A loaf of gluten free bread is almost four bucks.   And half the size of a regular loaf. I can't or couldn't afford it on a regular basis .  I don't know if other gluten free products are as much .  I do buy gluten free noodles.  It's a hard diet to follow.   Just one man's opinion . 

Richard . 

HI Richard, I am just starting a modified vegan diet. Right now, because I have access to fresh farm produce, its inexpensive but in the winter the price will go up.  I also see how expensive gluten free products are.  For me, feeling better physically makes me feel better emotionally and I've come to terms with the fact that spending more money on food is part of my self care.  I also feel that more good food means less medication.  I keep away from gluten and I rarely buy gluten free bread. I don't really like it that much.  I'm trying different recipes that eliminate the "forbidden" foods and I'm feeling significantly healthier.  I hope that my experience helps you in some way. 

All the best,

Joanne

Hello and oh my! I didn't read the whole thread.  Thank you everyone for your input on gluten free. I have been reading Robynne Chutkan's book, The MicroBiome Solution. I can't put it down.  It also recommends eliminating all processed foods, foods with gluten, and dairy (except goat or sheep).  I have had my pouch since 2001 - I am 71 years old - It rarely feels right and I've accepted that alcohol doesn't work for me, nor does chocolate, candy, ice cream, etc.  This book, and another one called The MicroBiome diet talks about the effect of "bad" bacteria in your digestive tract and how it can affect mood, digestion, thinking, inflammation, and a whole host of autoimmune diseases.  I have heard that after you have you pouch for a while, the cells begin to take on the characteristics of the cells of a colon and the pouch behaves more and more like a colon.  First, I wonder if that is indeed true. Second, without a colon, how do we take care of our micro biome, given it resides in the colon.  By the way, I am eating almost no cow milk products, minimal meat and tons of vegetables. My pouch has never been happier.

Joanne

Hey all. 

I could never be able to stick to a diet.  Even if it meant better health.   Just not able to do it.  And personally I was running out of time.  To do all the stuff you have to do while having a pouch means  sticking to your guns.  I tried while being sick with the pouch but it was too disabling and distracting.  Just not in the cards for me.  I applaud anyone who sticks with it and it works.  But it is hard work.  And neverending.  

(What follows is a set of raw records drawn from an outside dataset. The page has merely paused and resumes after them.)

$ cat src/flat_wrapper.sv
// flat-port wrapper written by rule: the top's interface ports become plain ports
module uart_byte_rx_flat import uart_pkg::*;
#(
  parameter int CLK_FREQ = 50_000_000,
  parameter int BAUD     = 9600
)
  (clk, rst_n, bus_rx, bus_data, bus_rx_done, bus_frame_err, bus_busy);
  uart_byte_rx_if bus_i ();
  input  logic clk;
  input  logic rst_n;
  input wire logic [$bits(bus_i.rx)-1:0] bus_rx;
  output wire logic [$bits(bus_i.data)-1:0] bus_data;
  output wire logic [$bits(bus_i.rx_done)-1:0] bus_rx_done;
  output wire logic [$bits(bus_i.frame_err)-1:0] bus_frame_err;
  output wire logic [$bits(bus_i.busy)-1:0] bus_busy;
  assign bus_i.rx = bus_rx;
  assign bus_data = bus_i.data;
  assign bus_rx_done = bus_i.rx_done;
  assign bus_frame_err = bus_i.frame_err;
  assign bus_busy = bus_i.busy;
  uart_byte_rx #(.CLK_FREQ(CLK_FREQ), .BAUD(BAUD)) u_core (.clk(clk), .rst_n(rst_n), .bus(bus_i));
endmodule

Good luck.  Gluten free is out there if you seek it.  I still should stick to it because it still affects me even though everything is gone.  But I'm having too much fun making up for all the years I couldn't eat certain foods because of the effects.  Most of the time it has a short trip and not as much as an affect now. 

Richard . 

Richard, if you have gluten intolerance or sensitivity, it affects your entire small intestine, not just your ileal pouch. So, "everything" is not really gone, just your troublesome pouch. Not all gluten intolerance is the same as celiac disease, and there are varying degrees (just like lactose intolerance). You may tolerate small amounts and be OK, and that makes you fortunate.

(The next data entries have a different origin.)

`config.mk`:
```
export PLATFORM = sky130hd
export DESIGN_NAME = sent_rx_data_reg
export DESIGN_NICKNAME = d
export VERILOG_FILES = /design/src/rtl/sent_pkg.sv /design/src/rtl/sent_rx_unpack.sv /design/src/rtl/sent_rx_data_reg.sv
export SDC_FILE = /design/constraint.sdc
export NUM_CORES = 1
export LEC_CHECK = 0
export ABC_AREA = 1
export CAP_MARGIN = 20
export CORE_UTILIZATION = 25
export DETAILED_ROUTE_END_ITERATION = 8
export GPL_TIMING_DRIVEN = 0
export PLACE_DENSITY = 0.5
export SYNTH_ARGS = -nofsm -noshare
export SYNTH_HDL_FRONTEND = slang
export SYNTH_SLANG_ARGS = --single-unit
```
`constraint.sdc`:
```
create_clock -name clk_rx -period 1.7 [get_ports clk_rx]
set_input_delay 0.17 -clock clk_rx [delete_from_list [all_inputs] [get_ports clk_rx]]
set_output_delay 0.17 -clock clk_rx [all_outputs]
set_load 0.05 [all_outputs]
```
`src/rtl/sent_pkg.sv`:
```
// Shared SENT definitions: fast-channel format codes, RX state encoding, word width.
package sent_pkg;

  localparam int unsigned SENT_WORD_W = 12;

  localparam logic [2:0] SENT_FMT_OFF   = 3'b000;
  localparam logic [2:0] SENT_FMT_2X12  = 3'b001;
  localparam logic [2:0] SENT_FMT_14_10 = 3'b110;
  localparam logic [2:0] SENT_FMT_16_8  = 3'b111;

  typedef enum logic [1:0] {
    StIdle,
    StWait,
    StWrite
  } rx_state_e;

endpackage

```
`src/rtl/sent_rx_unpack.sv`:
```
// Combinational unpacking of a decoded fast-channel frame into one or two 12-bit words.
module sent_rx_unpack
  import sent_pkg::*;
(
  input  logic [2:0]             config_bit_i,
  input  logic [15:0]            data_f1_i,
  input  logic [11:0]            data_f2_i,
  output logic [SENT_WORD_W-1:0] w1_o,
  output logic [SENT_WORD_W-1:0] w2_o,
  output logic                   two_words_o
);

  always_comb begin
    w1_o        = data_f1_i[11:0];
    w2_o        = '0;
    two_words_o = 1'b0;
    unique case (config_bit_i)
      SENT_FMT_2X12: begin
        w2_o        = data_f2_i;
        two_words_o = 1'b1;
      end
      SENT_FMT_14_10: begin
        w1_o        = data_f1_i[13:2];
        w2_o        = {data_f1_i[1:0], data_f2_i[9:0]};
        two_words_o = 1'b1;
      end
      SENT_FMT_16_8: begin
        w1_o        = data_f1_i[15:4];
        w2_o        = {data_f1_i[3:0], data_f2_i[7:0]};
        two_words_o = 1'b1;
      end
      default: ;
    endcase
  end

endmodule

```
`src/rtl/sent_rx_data_reg.sv`:
```
// SENT RX data register: unpacks decoded frames and writes paced words into the RX FIFO.
// Optional SENT_RX_DROP_CNT_EN enables the saturating dropped-frame counter.
module sent_rx_data_reg
  import sent_pkg::*;
#(
  parameter int unsigned WR_GAP = 6
) (
  input  logic                   clk_rx,
  input  logic                   reset_n_rx,
  input  logic [2:0]             config_bit_i,
  input  logic [15:0]            data_f1_i,
  input  logic [11:0]            data_f2_i,
  input  logic                   done_data_i,
  input  logic                   fifo_rx_full_i,
  output logic [SENT_WORD_W-1:0] data_fast_o,
  output logic                   write_enable_rx_o,
  output logic                   busy_o,
  output logic                   frame_drop_o,
  output logic [7:0]             drop_count_o
);

  localparam logic [4:0] GapLast = 5'(WR_GAP - 1);

  rx_state_e              state_q, state_d;
  logic [4:0]             cnt_q, cnt_d;
  logic [SENT_WORD_W-1:0] cur_q, cur_d;
  logic [SENT_WORD_W-1:0] nxt_q, nxt_d;
  logic                   two_q, two_d;
  logic [SENT_WORD_W-1:0] data_q, data_d;
  logic                   drop_q, drop_d;

  logic [SENT_WORD_W-1:0] w1, w2;
  logic                   two_words;

  sent_rx_unpack u_unpack (
    .config_bit_i (config_bit_i),
    .data_f1_i    (data_f1_i),
    .data_f2_i    (data_f2_i),
    .w1_o         (w1),
    .w2_o         (w2),
    .two_words_o  (two_words)
  );

  always_comb begin
    state_d = state_q;
    cnt_d   = cnt_q;
    cur_d   = cur_q;
    nxt_d   = nxt_q;
    two_d   = two_q;
    data_d  = data_q;
    drop_d  = done_data_i && (state_q != StIdle);
    unique case (state_q)
      StIdle: begin
        if (done_data_i && (config_bit_i != SENT_FMT_OFF)) begin
          cur_d   = w1;
          nxt_d   = w2;
          two_d   = two_words;
          cnt_d   = '0;
          state_d = StWait;
        end
      end
      StWait: begin
        // Counter parks at the last gap value while the FIFO is full.
        if (cnt_q == GapLast) begin
          if (!fifo_rx_full_i) begin
            data_d  = cur_q;
            state_d = StWrite;
          end
        end else begin
          cnt_d = cnt_q + 5'd1;
        end
      end
      StWrite: begin
        if (two_q) begin
          cur_d   = nxt_q;
          two_d   = 1'b0;
          cnt_d   = '0;
          state_d = StWait;
        end else begin
          state_d = StIdle;
        end
      end
      default: state_d = StIdle;
    endcase
  end

  always_ff @(posedge clk_rx or negedge reset_n_rx) begin
    if (!reset_n_rx) begin
      state_q <= StIdle;
      cnt_q   <= '0;
      cur_q   <= '0;
      nxt_q   <= '0;
      two_q   <= 1'b0;
      data_q  <= '0;
      drop_q  <= 1'b0;
    end else begin
      state_q <= state_d;
      cnt_q   <= cnt_d;
      cur_q   <= cur_d;
      nxt_q   <= nxt_d;
      two_q   <= two_d;
      data_q  <= data_d;
      drop_q  <= drop_d;
    end
  end

`ifdef SENT_RX_DROP_CNT_EN
  logic [7:0] drop_cnt_q, drop_cnt_d;

  always_comb begin
    drop_cnt_d = drop_cnt_q;
    if (drop_d && (drop_cnt_q != 8'hFF)) begin
      drop_cnt_d = drop_cnt_q + 8'd1;
    end
  end

  always_ff @(posedge clk_rx or negedge reset_n_rx) begin
    if (!reset_n_rx) begin
      drop_cnt_q <= '0;
    end else begin
      drop_cnt_q <= drop_cnt_d;
    end
  end

  assign drop_count_o = drop_cnt_q;
`else
  assign drop_count_o = '0;
`endif

  assign data_fast_o       = data_q;
  assign write_enable_rx_o = (state_q == StWrite);
  assign busy_o            = (state_q != StIdle);
  assign frame_drop_o      = drop_q;

endmodule
```
==> results.sh, run 1 <==
export IMPL_status="finished clean"
export IMPL_cpLargestDelayFamily="buffers and inverters"
export IMPL_syn_cell_area_sq_um=2534
export IMPL_place_congestion=0.7997
export IMPL_cpMaxStageDelayCell="clkdlybuf4s50_1"
export IMPL_io_buffer_count=47
export IMPL_placeableCoreArea_sq_um=9819
export IMPL_drtPass1Iterations=4
export IMPL_vias=2297
export IMPL_areaGrowthSynthToFinish_pct=31.56
export IMPL_cp_slowest_stage_delay_ns=0.81
export IMPL_wl_mm=6.256
export IMPL_synthCells=358
export IMPL_worst_path_max_fanout=2
export IMPL_fin_cells=555
export IMPL_antenna_found_initial=0
export IMPL_pre_cts_slack_ns=-0.03049
export IMPL_grt_usage_pct=13.00
export IMPL_synth_top_family_by_area="simple AND/OR/NAND/NOR gates"
export IMPL_power_density_nw_per_um2=1294
export IMPL_worstPathRequired_ns=1.53
export IMPL_startpoint_type="flop"
export IMPL_synth_most_common_cell="nand2_1"
export IMPL_cts_num_sinks=45
export IMPL_fin_crit_sh_pct=96.24
export IMPL_relSlewSlack_pct=66.30
export IMPL_nFillCells=1122
export IMPL_maxCapViolations=0
export IMPL_grt_max_degree=32
export IMPL_leakagePower_uw=0.001808
export IMPL_htreeDepth=2
export IMPL_grt_pass1_vias=2223
export IMPL_vias_per_cell=4.139
export IMPL_critical_path_class="reg -> out"
export IMPL_synth_fa_ha_area_share_pct=0.9877
export IMPL_peakVddDrop_v=0.0004078
export IMPL_overflow=0
export IMPL_worstMarginPinSlew_ns=0.5039
export IMPL_timing_final_crit_period_ns=1.636
export IMPL_wire_per_inst_um=11.27
export IMPL_whs_ns=0.3159
export IMPL_async_reset_ff_share_pct=100.0
export IMPL_critPathArrivalTime_ns=1.47
export IMPL_finalSetupViolations=0
export IMPL_syn_mean_instance_area_sq_um=7.077
export IMPL_clk_latency_ns=0.30
export IMPL_ys_seq_area_share_pct=44.44
export IMPL_synth_top_cells_by_count="166 x nand2_1, 45 x dfrtp_1, 43 x nand3_1"
export IMPL_die_area_sq_um=10540
export IMPL_cts_buffers=5
export IMPL_clockRootBuffer="clkbuf_8"
export IMPL_fmax_mhz=611.2
export IMPL_setup_slack_ns=0.06396
export IMPL_synth_seq_cells=45
export IMPL_drc_errors=0
export IMPL_yosysWarnings=0
export IMPL_io_pins=58
export IMPL_first_iter_violations=135
export IMPL_synth_top_area_share_pct=44.44
export IMPL_fin_setup_tns_ns=0
export IMPL_synth_xor_area_share_pct=0.3457
export IMPL_hold_class="in -> async"
export IMPL_drv_slew=0
export IMPL_detail_route_antenna_nets=0
export IMPL_die_y_um=102.7
export IMPL_finalHoldViolations=0
export IMPL_yosys_area_top_type="dfrtp_1"
export IMPL_worst_setup_path_end_kind="primary output"
export IMPL_synth_simple_area_share_pct=41.83
export IMPL_fin_nets=458
export IMPL_clk_pin_slew_ns=0.09
export IMPL_crit_buf_inv=1
export IMPL_fp_row_count=36
export IMPL_crit_chain="clkdlybuf4s50_1"
export IMPL_cts_tree="yes"
export IMPL_dp_cells=546
export IMPL_clockBufferDepth=2
export IMPL_antenna_cells=0
export IMPL_synth_mux_area_share_pct=0
export IMPL_dp_hpwl_mm=4.960
export IMPL_synth_distinct_cells=21
export IMPL_synth_ff_type="dfrtp_1"
export IMPL_synth_edf_count=0
export IMPL_fin_skew_ns=0.009603
export IMPL_drive_above_1_share_pct=13.03
export IMPL_initial_utilization_pct=25.80
export IMPL_rsz0062_at_grt="false"
export IMPL_grt_pass1_wl_mm=10.55
export IMPL_power_total_uw=4314
export IMPL_synth_compound_area_share_pct=1.235
export IMPL_synth_area_leaders="dfrtp_1 44%, nand2_1 25%, nand3_1 8.5%"
export IMPL_die_w_um=102.7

However, if someone has celiac disease, continuing to consume gluten will damage more and more of the small bowel. This can potentially advance to being unable to absorb enough nutrients to survive. In this case, it is not a matter of being able to follow a diet. 

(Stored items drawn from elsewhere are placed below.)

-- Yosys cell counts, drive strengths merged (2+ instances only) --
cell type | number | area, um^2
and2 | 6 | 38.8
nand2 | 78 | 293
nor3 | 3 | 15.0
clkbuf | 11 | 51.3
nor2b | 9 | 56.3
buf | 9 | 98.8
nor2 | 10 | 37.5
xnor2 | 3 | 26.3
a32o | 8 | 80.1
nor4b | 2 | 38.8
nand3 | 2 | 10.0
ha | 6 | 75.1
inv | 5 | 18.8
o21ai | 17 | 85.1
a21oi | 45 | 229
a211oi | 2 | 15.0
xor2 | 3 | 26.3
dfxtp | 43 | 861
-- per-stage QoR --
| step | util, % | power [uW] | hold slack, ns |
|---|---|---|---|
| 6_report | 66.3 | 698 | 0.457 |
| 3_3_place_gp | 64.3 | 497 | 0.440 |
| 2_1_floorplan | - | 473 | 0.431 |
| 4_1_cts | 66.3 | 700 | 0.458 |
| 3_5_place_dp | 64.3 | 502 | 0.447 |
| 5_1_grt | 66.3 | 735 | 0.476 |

They used to think that you could only have celiac disease if you had it from a young age, but they now find you can develop (manifest) the disease later in life.

Jan

I have had the test for celiac and the results were inconclusive.  Recently, I was diagnosed with CLL, chronic lymphocytic leukemia. I have a regular and integrative oncologist. The integrative oncologist recommended a few books on the microbiome (The Microbiome Solution, The Microbiome Diet and Prime).  I started changing my diet by eliminating a lot, but not all gluten and all dairy. I also cut back dramatically on sugar.  I lost weight but feel so much better. My pouch has been more manageable, fewer accidents, less bloating and cramping; fewer bowel movements.  I have had moderate to severe pouchitis, Dx by Dr. Shen at CCF. My recent pouchoscopy showed no sign of disease and and am so grateful.  I attribute my improved health to cutting back on gluten, cutting out dairy (even with lactic) and sugar.  

Jan Dollar posted:

Richard, if you have gluten intolerance or sensitivity, it affects your entire small intestine, not just your ileal pouch. So, "everything" is not really gone, just your troublesome pouch. Not all gluten intolerance is the same as celiac disease, and there are varying degrees (just like lactose intolerance). You may tolerate small amounts and be OK, and that makes you fortunate.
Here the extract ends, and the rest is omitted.